[SUPPLIED RECORDS — start]

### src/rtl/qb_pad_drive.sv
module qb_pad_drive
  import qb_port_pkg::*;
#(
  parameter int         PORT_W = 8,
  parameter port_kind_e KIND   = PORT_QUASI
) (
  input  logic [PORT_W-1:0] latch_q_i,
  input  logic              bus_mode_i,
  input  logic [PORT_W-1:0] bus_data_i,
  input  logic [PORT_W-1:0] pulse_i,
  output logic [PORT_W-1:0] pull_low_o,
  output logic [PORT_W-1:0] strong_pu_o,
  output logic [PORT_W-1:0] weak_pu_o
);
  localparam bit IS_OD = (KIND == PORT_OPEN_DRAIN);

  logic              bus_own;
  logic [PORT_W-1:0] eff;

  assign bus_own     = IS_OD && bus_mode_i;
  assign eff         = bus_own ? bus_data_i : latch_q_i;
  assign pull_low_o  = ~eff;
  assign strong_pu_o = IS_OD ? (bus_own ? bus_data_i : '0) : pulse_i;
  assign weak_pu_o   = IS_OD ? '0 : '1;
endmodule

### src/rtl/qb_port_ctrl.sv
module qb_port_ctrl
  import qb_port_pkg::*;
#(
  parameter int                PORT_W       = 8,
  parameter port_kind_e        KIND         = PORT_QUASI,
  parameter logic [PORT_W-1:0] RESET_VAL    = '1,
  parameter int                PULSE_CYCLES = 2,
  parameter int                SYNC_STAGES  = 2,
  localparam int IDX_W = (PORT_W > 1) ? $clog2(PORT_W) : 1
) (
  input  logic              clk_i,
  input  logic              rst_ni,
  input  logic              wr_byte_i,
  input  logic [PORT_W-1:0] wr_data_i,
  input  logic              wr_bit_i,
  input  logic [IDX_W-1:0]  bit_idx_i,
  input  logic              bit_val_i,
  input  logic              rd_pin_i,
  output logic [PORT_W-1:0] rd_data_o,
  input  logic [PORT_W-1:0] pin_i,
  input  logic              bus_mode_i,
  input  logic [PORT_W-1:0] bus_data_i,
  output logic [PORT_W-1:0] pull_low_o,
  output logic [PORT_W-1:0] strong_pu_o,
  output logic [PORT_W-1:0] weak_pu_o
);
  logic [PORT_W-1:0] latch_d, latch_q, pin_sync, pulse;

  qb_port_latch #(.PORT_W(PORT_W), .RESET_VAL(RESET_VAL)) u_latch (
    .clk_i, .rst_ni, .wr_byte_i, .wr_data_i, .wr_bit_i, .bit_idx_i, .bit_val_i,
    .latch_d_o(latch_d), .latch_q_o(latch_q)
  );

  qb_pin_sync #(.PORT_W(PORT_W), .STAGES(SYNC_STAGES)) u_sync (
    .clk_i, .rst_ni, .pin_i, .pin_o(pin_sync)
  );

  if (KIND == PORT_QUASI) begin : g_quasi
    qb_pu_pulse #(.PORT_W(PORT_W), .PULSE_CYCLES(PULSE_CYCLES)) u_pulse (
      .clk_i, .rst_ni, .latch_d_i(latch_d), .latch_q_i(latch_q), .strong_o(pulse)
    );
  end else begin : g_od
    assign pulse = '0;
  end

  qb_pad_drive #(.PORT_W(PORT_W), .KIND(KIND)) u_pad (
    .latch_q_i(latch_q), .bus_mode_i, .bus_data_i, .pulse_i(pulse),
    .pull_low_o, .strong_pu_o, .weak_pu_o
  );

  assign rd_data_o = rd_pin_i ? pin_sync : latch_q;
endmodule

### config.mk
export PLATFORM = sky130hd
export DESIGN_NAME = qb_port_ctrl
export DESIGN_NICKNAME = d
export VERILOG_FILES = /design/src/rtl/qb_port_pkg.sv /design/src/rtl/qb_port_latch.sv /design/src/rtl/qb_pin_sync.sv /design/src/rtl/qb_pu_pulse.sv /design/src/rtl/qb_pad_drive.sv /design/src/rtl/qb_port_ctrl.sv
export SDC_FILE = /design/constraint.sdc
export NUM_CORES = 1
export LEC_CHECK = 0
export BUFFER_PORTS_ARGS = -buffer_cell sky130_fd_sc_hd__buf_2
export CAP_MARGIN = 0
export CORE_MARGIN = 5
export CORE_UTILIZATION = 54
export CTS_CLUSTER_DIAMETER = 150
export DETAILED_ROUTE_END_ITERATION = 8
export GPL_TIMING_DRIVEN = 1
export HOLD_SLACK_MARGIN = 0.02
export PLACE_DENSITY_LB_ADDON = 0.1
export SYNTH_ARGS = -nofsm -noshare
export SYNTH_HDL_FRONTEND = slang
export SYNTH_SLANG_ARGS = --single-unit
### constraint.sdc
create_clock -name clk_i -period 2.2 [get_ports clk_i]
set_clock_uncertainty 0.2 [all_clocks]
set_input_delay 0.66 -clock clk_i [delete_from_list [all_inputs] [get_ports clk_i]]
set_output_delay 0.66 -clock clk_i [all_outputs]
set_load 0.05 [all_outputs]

[SUPPLIED RECORDS — finish]

▶ _PROBLEM_
Copy from the entries only those lines that hold the word "constraint".

▶ _YOUR SOLUTION_
export SDC_FILE = /design/constraint.sdc
### constraint.sdc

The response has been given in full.